EP2140956A1 - Pouring device for metal melts - Google Patents

Abstract

The pouring device comprises an inlet opening (31) and an outlet opening (32) for molten metal, and a flow path (27) for the molten metal formed between the inlet and outlet openings. The flow path is formed by a path (33) around 180[deg] C. An entrance area (5) downstream to the inlet opening is intended in the device and the entrance area comprises a large cross-section as the inlet opening. The device has a cross sectional area, which has a respective cross-section as the preceded cross sectional area. The pouring device comprises an inlet opening (31) and an outlet opening (32) for molten metal, and a flow path (27) for the molten metal formed between the inlet and outlet openings. The flow path is formed by a path (33) around 180[deg] C. An entrance area (5) downstream to the inlet opening is intended in the device and the entrance area comprises a large cross-section as the inlet opening. The device has a cross sectional area, which has a respective cross-section as the preceded cross sectional area. The cross-section area has an equally large or small cross-section than the preceded cross-section area. An interior wall of the pouring device has bumps. The flow path is partially filled with polystyrene and a filter is arranged in the flow path. A reducer is arranged in the outlet opening and the pouring device is formed together from fireclay component. The pouring device is formed from incombustible mass, ramming mixture, core sand and/or molding sand.

Description

The invention relates to a pouring device for molten metal.

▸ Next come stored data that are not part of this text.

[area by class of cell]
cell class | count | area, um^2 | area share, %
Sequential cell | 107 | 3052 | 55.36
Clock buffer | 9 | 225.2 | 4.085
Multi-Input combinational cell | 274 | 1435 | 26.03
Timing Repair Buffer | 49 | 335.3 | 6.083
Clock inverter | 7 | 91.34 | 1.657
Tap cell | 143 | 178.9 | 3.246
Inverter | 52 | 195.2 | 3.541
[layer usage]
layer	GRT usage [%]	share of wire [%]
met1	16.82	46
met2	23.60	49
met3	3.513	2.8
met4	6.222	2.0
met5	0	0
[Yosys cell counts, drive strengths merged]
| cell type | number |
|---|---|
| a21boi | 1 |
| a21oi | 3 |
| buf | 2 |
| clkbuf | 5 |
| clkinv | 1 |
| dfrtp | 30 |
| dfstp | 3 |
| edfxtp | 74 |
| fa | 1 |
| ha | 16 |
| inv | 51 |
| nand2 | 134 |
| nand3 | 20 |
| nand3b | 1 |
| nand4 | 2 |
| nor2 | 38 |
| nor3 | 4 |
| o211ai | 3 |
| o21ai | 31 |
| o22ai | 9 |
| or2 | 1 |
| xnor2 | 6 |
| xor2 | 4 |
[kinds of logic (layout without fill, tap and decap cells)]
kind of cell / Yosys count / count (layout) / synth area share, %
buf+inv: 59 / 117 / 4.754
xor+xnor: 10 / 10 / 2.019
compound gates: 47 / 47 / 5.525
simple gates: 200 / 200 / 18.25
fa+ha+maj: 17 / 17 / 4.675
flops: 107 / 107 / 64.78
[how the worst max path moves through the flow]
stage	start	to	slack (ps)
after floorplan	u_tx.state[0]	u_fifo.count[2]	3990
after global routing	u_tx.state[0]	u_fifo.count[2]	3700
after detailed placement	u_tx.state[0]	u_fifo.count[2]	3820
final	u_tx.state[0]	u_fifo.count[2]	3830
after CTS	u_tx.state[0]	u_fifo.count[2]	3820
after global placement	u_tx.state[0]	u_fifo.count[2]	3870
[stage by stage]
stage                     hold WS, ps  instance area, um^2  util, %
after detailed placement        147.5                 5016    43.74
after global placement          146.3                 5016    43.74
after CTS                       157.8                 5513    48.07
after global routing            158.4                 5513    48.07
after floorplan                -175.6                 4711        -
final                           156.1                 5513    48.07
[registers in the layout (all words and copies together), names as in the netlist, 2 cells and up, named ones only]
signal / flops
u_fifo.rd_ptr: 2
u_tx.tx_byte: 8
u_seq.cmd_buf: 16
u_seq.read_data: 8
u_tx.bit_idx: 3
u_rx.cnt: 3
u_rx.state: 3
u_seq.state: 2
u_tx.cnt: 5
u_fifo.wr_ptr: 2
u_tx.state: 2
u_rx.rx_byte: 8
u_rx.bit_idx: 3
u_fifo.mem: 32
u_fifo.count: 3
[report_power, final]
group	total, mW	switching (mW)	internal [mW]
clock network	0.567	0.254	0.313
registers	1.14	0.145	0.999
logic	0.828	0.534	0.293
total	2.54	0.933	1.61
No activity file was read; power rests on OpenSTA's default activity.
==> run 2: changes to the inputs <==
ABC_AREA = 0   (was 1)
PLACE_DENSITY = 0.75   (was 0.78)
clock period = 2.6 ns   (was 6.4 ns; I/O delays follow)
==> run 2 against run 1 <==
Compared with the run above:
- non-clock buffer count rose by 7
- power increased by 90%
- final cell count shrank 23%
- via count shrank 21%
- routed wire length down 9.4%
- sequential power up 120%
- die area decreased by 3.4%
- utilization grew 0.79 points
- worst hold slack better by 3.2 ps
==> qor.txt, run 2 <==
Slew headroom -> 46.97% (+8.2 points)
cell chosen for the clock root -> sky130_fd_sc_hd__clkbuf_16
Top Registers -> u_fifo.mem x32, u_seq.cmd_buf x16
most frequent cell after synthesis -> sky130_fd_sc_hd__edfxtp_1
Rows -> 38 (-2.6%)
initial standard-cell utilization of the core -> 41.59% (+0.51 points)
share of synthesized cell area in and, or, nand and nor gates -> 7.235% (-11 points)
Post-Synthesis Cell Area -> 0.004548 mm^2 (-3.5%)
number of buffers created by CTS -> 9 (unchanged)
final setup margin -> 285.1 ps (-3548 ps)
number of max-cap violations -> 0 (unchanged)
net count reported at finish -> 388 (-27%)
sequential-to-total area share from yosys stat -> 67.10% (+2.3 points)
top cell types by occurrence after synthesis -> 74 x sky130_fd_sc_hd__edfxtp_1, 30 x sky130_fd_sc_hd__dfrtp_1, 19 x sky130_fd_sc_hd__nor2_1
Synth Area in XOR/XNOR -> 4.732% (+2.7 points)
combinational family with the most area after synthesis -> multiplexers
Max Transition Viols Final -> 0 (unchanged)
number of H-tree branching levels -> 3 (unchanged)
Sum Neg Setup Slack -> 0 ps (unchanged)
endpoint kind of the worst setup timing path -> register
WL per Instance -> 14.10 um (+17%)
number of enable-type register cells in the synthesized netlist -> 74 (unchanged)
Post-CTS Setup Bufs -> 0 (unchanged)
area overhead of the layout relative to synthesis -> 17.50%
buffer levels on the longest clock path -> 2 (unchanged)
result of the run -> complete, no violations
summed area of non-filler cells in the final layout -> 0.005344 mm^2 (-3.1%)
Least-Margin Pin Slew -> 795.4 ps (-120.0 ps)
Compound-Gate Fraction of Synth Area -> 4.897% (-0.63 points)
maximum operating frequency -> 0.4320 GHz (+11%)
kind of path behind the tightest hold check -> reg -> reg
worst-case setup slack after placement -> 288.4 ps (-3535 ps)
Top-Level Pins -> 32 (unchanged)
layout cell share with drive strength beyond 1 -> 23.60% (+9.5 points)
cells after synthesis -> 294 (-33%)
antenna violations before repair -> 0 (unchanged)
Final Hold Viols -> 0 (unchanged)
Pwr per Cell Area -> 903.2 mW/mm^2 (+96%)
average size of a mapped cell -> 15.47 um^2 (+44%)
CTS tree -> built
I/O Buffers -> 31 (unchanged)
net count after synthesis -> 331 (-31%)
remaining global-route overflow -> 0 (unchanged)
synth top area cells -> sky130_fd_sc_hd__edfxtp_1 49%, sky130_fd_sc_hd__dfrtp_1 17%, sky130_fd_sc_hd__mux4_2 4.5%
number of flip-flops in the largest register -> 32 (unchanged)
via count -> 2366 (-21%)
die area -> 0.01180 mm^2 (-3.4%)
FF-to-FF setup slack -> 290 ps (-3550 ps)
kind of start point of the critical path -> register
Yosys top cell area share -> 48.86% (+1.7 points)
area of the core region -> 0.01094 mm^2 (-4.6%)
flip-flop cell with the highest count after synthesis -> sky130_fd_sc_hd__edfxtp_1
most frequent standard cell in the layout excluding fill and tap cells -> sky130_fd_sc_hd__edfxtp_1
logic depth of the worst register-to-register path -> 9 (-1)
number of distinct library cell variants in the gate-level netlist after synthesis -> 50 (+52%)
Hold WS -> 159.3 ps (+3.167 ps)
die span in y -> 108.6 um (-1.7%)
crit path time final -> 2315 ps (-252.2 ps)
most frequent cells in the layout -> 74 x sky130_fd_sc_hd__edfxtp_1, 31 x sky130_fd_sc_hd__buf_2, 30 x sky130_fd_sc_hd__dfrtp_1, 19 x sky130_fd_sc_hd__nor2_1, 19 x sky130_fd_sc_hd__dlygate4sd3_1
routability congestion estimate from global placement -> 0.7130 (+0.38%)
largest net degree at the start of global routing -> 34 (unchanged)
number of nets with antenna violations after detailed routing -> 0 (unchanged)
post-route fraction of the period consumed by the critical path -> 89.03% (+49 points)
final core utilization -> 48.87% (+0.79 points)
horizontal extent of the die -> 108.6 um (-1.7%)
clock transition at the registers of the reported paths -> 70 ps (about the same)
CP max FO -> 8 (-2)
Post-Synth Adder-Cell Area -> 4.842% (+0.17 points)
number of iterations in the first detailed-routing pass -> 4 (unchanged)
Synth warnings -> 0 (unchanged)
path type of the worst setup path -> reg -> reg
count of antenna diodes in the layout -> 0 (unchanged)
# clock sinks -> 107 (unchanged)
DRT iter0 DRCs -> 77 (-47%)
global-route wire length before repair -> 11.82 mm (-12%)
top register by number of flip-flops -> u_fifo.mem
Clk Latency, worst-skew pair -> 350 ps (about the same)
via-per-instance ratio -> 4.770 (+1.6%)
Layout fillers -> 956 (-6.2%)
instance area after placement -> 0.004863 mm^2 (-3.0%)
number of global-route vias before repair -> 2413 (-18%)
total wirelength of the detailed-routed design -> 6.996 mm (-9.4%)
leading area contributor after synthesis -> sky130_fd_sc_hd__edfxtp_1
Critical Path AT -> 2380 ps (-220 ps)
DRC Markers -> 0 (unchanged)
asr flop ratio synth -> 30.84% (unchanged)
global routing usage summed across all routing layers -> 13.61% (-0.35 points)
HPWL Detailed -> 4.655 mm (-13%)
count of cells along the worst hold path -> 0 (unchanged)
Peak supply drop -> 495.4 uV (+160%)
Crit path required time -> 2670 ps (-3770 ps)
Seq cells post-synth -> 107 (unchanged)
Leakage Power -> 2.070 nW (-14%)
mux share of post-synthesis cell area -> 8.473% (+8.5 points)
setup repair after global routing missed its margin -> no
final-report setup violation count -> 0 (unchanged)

According to the state of the art, large castings, for example for wind turbines, are formed in such a way that the liquid metal is supplied through one or more filters or filter systems.

The large castings are castings, which may have a weight of up to, for example, 70 tons.

The slag is lighter than metal, that is, metal has a much greater density than slag.

The problem underlying the invention is to provide a sprue with which a flow control is optimized, in addition to the slag is separated to a very high degree and avoids the additional turbulence of the melt in the mold filling.

This technical problem is solved by a pouring device with the features of claim 1.

The molten metal casting device according to the invention having at least one inlet opening and at least one outlet opening is characterized in that at least one flow path for the molten metal is formed in the sprue device between the at least one inlet opening and the at least one outlet opening and the flow path is at least once by means of at least one ridge is formed deflected by at least 90 °.

By deflecting the flow path at least once by at least 90 ° is achieved that turbulence in the mold filling can be avoided. In addition, the flow is optimally influenced. In addition, slag is separated very well.

According to a particularly preferred embodiment of the invention, the flow path is deflected at least once by 180 °.

However, it is also possible to provide other angular ranges.

According to the invention, a molten metal pouring device is provided, which may have one or more inlets (inlet openings) and one or more outlets (outlet openings), and in which the molten metal in its flow direction in the pouring device is deflected at least once by 180 ° before it is discharged. Advantageously, at least two deflections of 180 ° are provided. However, there is the possibility to provide up to seven or eight deflections or even more deflections. However, the deflections may also have other angular ranges than 180 °, for example 120 °, 150 ° or the like.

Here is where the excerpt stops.